Creationism in an Exeter School

The British Centre for Science Education has posted an excellent blog article (British Centre for Science Education: Creationism in the Deep South (of England)) reviewing the background to a disturbing incident at St Peter’s Church of England Aided School in Exeter.

A whole year group of year 11 children are brought together and have a man introduced to them as a scientist. He talks to them for one and a half hours about his views on what he says is a very controversial area of science.

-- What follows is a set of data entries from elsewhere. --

$ cat src/rtl/spi_sclk_cs_gen.sv
module spi_sclk_cs_gen #(
  parameter int PH_W   = 4,
  parameter int IDLE_W = 16,
  parameter int NUM_W  = 8
) (
  input  logic              clk,
  input  logic              rst_n,
  input  logic              mode3,
  input  logic              cs_act_high,
  input  logic [PH_W-1:0]   lo_time,
  input  logic [PH_W-1:0]   hi_time,
  input  logic [1:0]        lead_sel,
  input  logic [1:0]        trail_sel,
  input  logic [IDLE_W-1:0] idle_limit,
  input  logic              pulse_req,
  input  logic [NUM_W-1:0]  pulse_num,
  output logic              sclk,
  output logic              cs_pin,
  output logic              ready,
  output logic              pulse_done
);
  localparam int CW = PH_W + 1;
  localparam int RW = IDLE_W + 1;

  typedef enum logic [2:0] {S_IDLE, S_LEAD, S_LO, S_HI, S_HOLD} st_t;

  st_t              state;
  logic [CW-1:0]    cnt, trail_cnt, lead_n, trail_n, lo_eff, hi_eff;
  logic [IDLE_W-1:0] idle_cnt, idle_eff;
  logic [NUM_W-1:0] left, left_init;
  logic             cs_act, accept;

  assign lo_eff    = (lo_time == '0) ? CW'(1) : {1'b0, lo_time};
  assign hi_eff    = (hi_time == '0) ? CW'(1) : {1'b0, hi_time};
  assign idle_eff  = (idle_limit == '0) ? IDLE_W'(1) : idle_limit;
  assign left_init = (pulse_num == '0) ? '0 : pulse_num - 1'b1;

  always_comb begin
    case (lead_sel)
      2'd0:    lead_n = CW'(0);
      2'd1:    lead_n = CW'(2);
      2'd2:    lead_n = CW'(4);
      default: lead_n = CW'(8);
    endcase
    case (trail_sel)
      2'd0:    trail_n = CW'(1);
      2'd1:    trail_n = CW'(3);
      2'd2:    trail_n = CW'(5);
      default: trail_n = CW'(9);
    endcase
  end

  assign cs_act = (state != S_IDLE);
  assign ready  = (state == S_HOLD) || (state == S_IDLE && trail_cnt == '0);
  assign accept = pulse_req && ready;
  assign sclk   = (state == S_HI) || (state != S_LO && mode3);
  assign cs_pin = cs_act_high ? cs_act : ~cs_act;

  always_ff @(posedge clk) begin
    if (!rst_n) begin
      state      <= S_IDLE;
      cnt        <= '0;
      trail_cnt  <= '0;
      idle_cnt   <= '0;
      left       <= '0;
      pulse_done <= 1'b0;
    end else begin
      pulse_done <= 1'b0;
      case (state)
        S_IDLE: begin
          if (trail_cnt != '0) trail_cnt <= trail_cnt - 1'b1;
          if (accept) begin
            left <= left_init;
            if (lead_n != '0) begin
              state <= S_LEAD;
              cnt   <= lead_n - 1'b1;
            end else begin
              state <= S_LO;
              cnt   <= lo_eff - 1'b1;
            end
          end
        end
        S_LEAD: begin
          if (cnt == '0) begin
            state <= S_LO;
            cnt   <= lo_eff - 1'b1;
          end else cnt <= cnt - 1'b1;
        end
        S_LO: begin
          if (cnt == '0) begin
            state <= S_HI;
            cnt   <= hi_eff - 1'b1;
          end else cnt <= cnt - 1'b1;
        end
        S_HI: begin
          if (cnt != '0) cnt <= cnt - 1'b1;
          else if (left == '0) begin
            state      <= S_HOLD;
            idle_cnt   <= '0;
            pulse_done <= 1'b1;
          end else begin
            left  <= left - 1'b1;
            state <= S_LO;
            cnt   <= lo_eff - 1'b1;
          end
        end
        S_HOLD: begin
          if (accept) begin
            left  <= left_init;
            state <= S_LO;
            cnt   <= lo_eff - 1'b1;
          end else if (({1'b0, idle_cnt} + 1'b1) >= {1'b0, idle_eff}) begin
            state     <= S_IDLE;
            trail_cnt <= trail_n - 1'b1;
          end else idle_cnt <= idle_cnt + 1'b1;
        end
        default: state <= S_IDLE;
      endcase
    end
  end

  st_t           last_state;
  logic [RW-1:0] run, cur_len;
  logic [4:0]    gap;

  assign cur_len = (state == last_state) ? ((&run) ? run : run + 1'b1) : RW'(1);

  always_ff @(posedge clk) begin
    if (!rst_n) begin
      last_state <= S_IDLE;
      run        <= RW'(1);
      gap        <= '1;
    end else begin
      last_state <= state;
      run        <= cur_len;
      gap        <= cs_act ? '0 : ((&gap) ? gap : gap + 1'b1);
    end
  end

  p_lo_len_r3: assert property (@(posedge clk) disable iff (!rst_n)
    (last_state == S_LO && state != S_LO) |-> run == RW'(lo_eff));
  p_hi_len_r3: assert property (@(posedge clk) disable iff (!rst_n)
    (last_state == S_HI && state != S_HI) |-> run == RW'(hi_eff));
  p_idle_clk_r2: assert property (@(posedge clk) disable iff (!rst_n)
    (state == S_IDLE || state == S_LEAD || state == S_HOLD) |-> sclk == mode3);
  p_trail_gap_r6: assert property (@(posedge clk) disable iff (!rst_n)
    $rose(cs_act) |-> gap >= 5'(trail_n));
  p_done_after_hi_r7: assert property (@(posedge clk) disable iff (!rst_n)
    pulse_done |-> (state == S_HOLD && last_state == S_HI));
  p_hold_limit_r9: assert property (@(posedge clk) disable iff (!rst_n)
    (state == S_HOLD) |-> cur_len <= {1'b0, idle_eff});
  p_lead_len_r5: assert property (@(posedge clk) disable iff (!rst_n)
    (last_state == S_LEAD && state != S_LEAD) |-> run == RW'(lead_n));
endmodule
===== src/rtl/alrt_pkg.sv =====
// Package: shared constants and types of the alert interrupt unit.
// Assumes an 8-bit byte lane on the register bus.
package alrt_pkg;
    localparam int BYTE_W      = 8;
    localparam int ALERT_W     = 16;
    localparam int NUM_EVT     = 12;
    localparam int ADDR_W      = 8;
    localparam int ADDR_ALERT  = 'h10;
    localparam int ADDR_AMASK  = 'h12;
    localparam int ADDR_PMASK  = 'h14;
    localparam int VENDOR_BASE = 'h80;
    localparam int PMASK_RST   = 'hFF;
    localparam int BIT_RX_MSG  = 2;

    typedef enum logic [1:0] {
        SEL_NONE  = 2'd0,
        SEL_ALERT = 2'd1,
        SEL_AMASK = 2'd2,
        SEL_PMASK = 2'd3
    } rsel_e;
endpackage


===== src/rtl/alrt_decode.sv =====
// Module: address decoder. Turns a byte address and write strobe into
// per-lane write enables and a read selection.
// Assumes register bases lie below VENDOR_BASE; vendor space decodes to nothing.
module alrt_decode
    import alrt_pkg::*;
#(
    parameter int AW    = ADDR_W,
    parameter int NB    = ALERT_W / BYTE_W,
    parameter int SEL_W = (NB > 1) ? $clog2(NB) : 1
) (
    input  logic [AW-1:0]    addr,
    input  logic             we,
    output logic [NB-1:0]    alert_wr,
    output logic [NB-1:0]    amask_wr,
    output logic             pmask_wr,
    output rsel_e            rsel,
    output logic [SEL_W-1:0] rbyte
);
    logic          in_std;
    logic [NB-1:0] hit_alert;
    logic [NB-1:0] hit_amask;
    logic          hit_pmask;

    // Standard (non-vendor) address window.
    assign in_std = (addr < AW'(VENDOR_BASE));

    genvar b;
    generate
        for (b = 0; b < NB; b++) begin : g_lane
            // Per-lane match for the two 16-bit registers.
            assign hit_alert[b] = in_std && (addr == AW'(ADDR_ALERT + b));
            assign hit_amask[b] = in_std && (addr == AW'(ADDR_AMASK + b));
        end
    endgenerate

    assign hit_pmask = in_std && (addr == AW'(ADDR_PMASK));

    // Write strobes gate the hits with the bus write enable.
    assign alert_wr = we ? hit_alert : '0;
    assign amask_wr = we ? hit_amask : '0;
    assign pmask_wr = we && hit_pmask;

    // Read selection: which register and which byte lane drive read data.
    always_comb begin
        rsel  = SEL_NONE;
        rbyte = '0;
        for (int i = 0; i < NB; i++) begin
            if (hit_alert[i]) begin
                rsel  = SEL_ALERT;
                rbyte = SEL_W'(i);
            end
            if (hit_amask[i]) begin
                rsel  = SEL_AMASK;
                rbyte = SEL_W'(i);
            end
        end
        if (hit_pmask) rsel = SEL_PMASK;
    end
endmodule


===== src/rtl/alrt_flags.sv =====
// Module: alert flag register. Event pulses set bits; byte writes clear
// the bits written with one. Set beats clear in the same cycle.
// Assumes evt pulses are synchronous; bits at and above NEVT are never set.
module alrt_flags
    import alrt_pkg::*;
#(
    parameter int W    = ALERT_W,
    parameter int NEVT = NUM_EVT,
    parameter int NB   = W / BYTE_W
) (
    input  logic              clk,
    input  logic              rst_n,
    input  logic [NEVT-1:0]   evt,
    input  logic [NB-1:0]     wr_lane,
    input  logic [BYTE_W-1:0] wdata,
    output logic [W-1:0]      alert_q
);
    logic [W-1:0] set_v;
    logic [W-1:0] clr_v;
    logic         past_ok;

    // Zero-extend events to the register width; reserved bits stay clear.
    assign set_v = {{(W-NEVT){1'b0}}, evt};

    genvar b;
    generate
        for (b = 0; b < NB; b++) begin : g_clr
            // Write-one-clear mask for this byte lane.
            assign clr_v[b*BYTE_W +: BYTE_W] = wr_lane[b] ? wdata : '0;
        end
    endgenerate

    // Flag state: clear written ones, then apply new events (set wins).
    always_ff @(posedge clk) begin
        if (!rst_n) alert_q <= '0;
        else        alert_q <= (alert_q & ~clr_v) | set_v;
    end

    // Marks that one post-reset edge has passed, so $past is meaningful.
    always_ff @(posedge clk) begin
        if (!rst_n) past_ok <= 1'b0;
        else        past_ok <= 1'b1;
    end

    AST_EVT_SETS_BIT: assert property (@(posedge clk) disable iff (!rst_n)
        (|set_v) |=> ((alert_q & $past(set_v)) == $past(set_v)));
    AST_CLEAR_NEEDS_WRITE: assert property (@(posedge clk) disable iff (!rst_n || !past_ok)
        ((($past(alert_q) & ~alert_q) & ~$past(clr_v)) == '0));
    AST_RX_MSG_HELD: assert property (@(posedge clk) disable iff (!rst_n || !past_ok)
        ($past(alert_q[BIT_RX_MSG]) && !alert_q[BIT_RX_MSG]) |-> $past(clr_v[BIT_RX_MSG]));
    AST_RESERVED_ZERO: assert property (@(posedge clk) disable iff (!rst_n)
        1'b1 |=> (alert_q[W-1:NEVT] == '0));
endmodule


===== src/rtl/alrt_mask_regs.sv =====
// Module: alert mask (byte-lane writable) and power-status mask registers.
// Assumes at most one lane strobe per cycle from the decoder.
module alrt_mask_regs
    import alrt_pkg::*;
#(
    parameter int W    = ALERT_W,
    parameter int NB   = W / BYTE_W,
    parameter int PRST = PMASK_RST
) (
    input  logic              clk,
    input  logic              rst_n,
    input  logic [NB-1:0]     amask_wr,
    input  logic              pmask_wr,
    input  logic [BYTE_W-1:0] wdata,
    output logic [W-1:0]      amask_q,
    output logic [BYTE_W-1:0] pmask_q
);
    genvar b;
    generate
        for (b = 0; b < NB; b++) begin : g_lane
            // One byte of the alert mask; resets to disabled.
            always_ff @(posedge clk) begin
                if (!rst_n)           amask_q[b*BYTE_W +: BYTE_W] <= '0;
                else if (amask_wr[b]) amask_q[b*BYTE_W +: BYTE_W] <= wdata;
            end
        end
    endgenerate

    // Power-status mask; resets to all ones as a reset marker for the host.
    always_ff @(posedge clk) begin
        if (!rst_n)        pmask_q <= BYTE_W'(PRST);
        else if (pmask_wr) pmask_q <= wdata;
    end

    AST_PMASK_HOLD: assert property (@(posedge clk) disable iff (!rst_n)
        !pmask_wr |=> $stable(pmask_q));
    AST_AMASK_HOLD: assert property (@(posedge clk) disable iff (!rst_n)
        (amask_wr == '0) |=> $stable(amask_q));
endmodule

In fact he thinks the world is just six thousand years old and that the world’s scientists are biased against him and his scientific colleagues simply because they are against Christianity.  He is able to promote his web site to the kids, a web site full of more misleading nonsense claims.

This individual was Philip Bell of Creation Ministries International.  The story has received coverage in a local paper (This is Exeter: Anger after controversial creationist is invited to talk at school): the comments are quite interesting, and worth a read (in particular, the comments reveal something of the workings of those of a creationist bent).

In an era where religious schools appear to be on the ascendant in the UK, I think it behooves those in charge of our children’s education to take care that religious schools don’t permit teaching creationism as a valid ‘scientific’ alternative to evolution.  This is particularly important as the present Government’s ideological drives lead it to further deregulation of schools (such as the desire for Academies and Free Schools to be less subject to the National Curriculum).

A particularly worrying development was the response of the Head Teacher of St Peter’s Church of England Aided School, who responded to the parent’s letters of concern in which she requested her children from worship (which I understand is her right as a parent) with the following worrying statement:

You should be aware that I, having a duty of care to both of your children, shall be monitoring your actions and their consequences for the children with regard to such matters very carefully indeed.

The Head Teacher seems to be aware of his duty of care to the children attending his school.  What’s less satisfactory is that he appears to be expressing this as what could be construed as a threat, and not in a way that would protect children from fundamentalist and literalist biblical interpretations (billed as science) which not only fly in the face of science, but also contradict the Church of England’s position.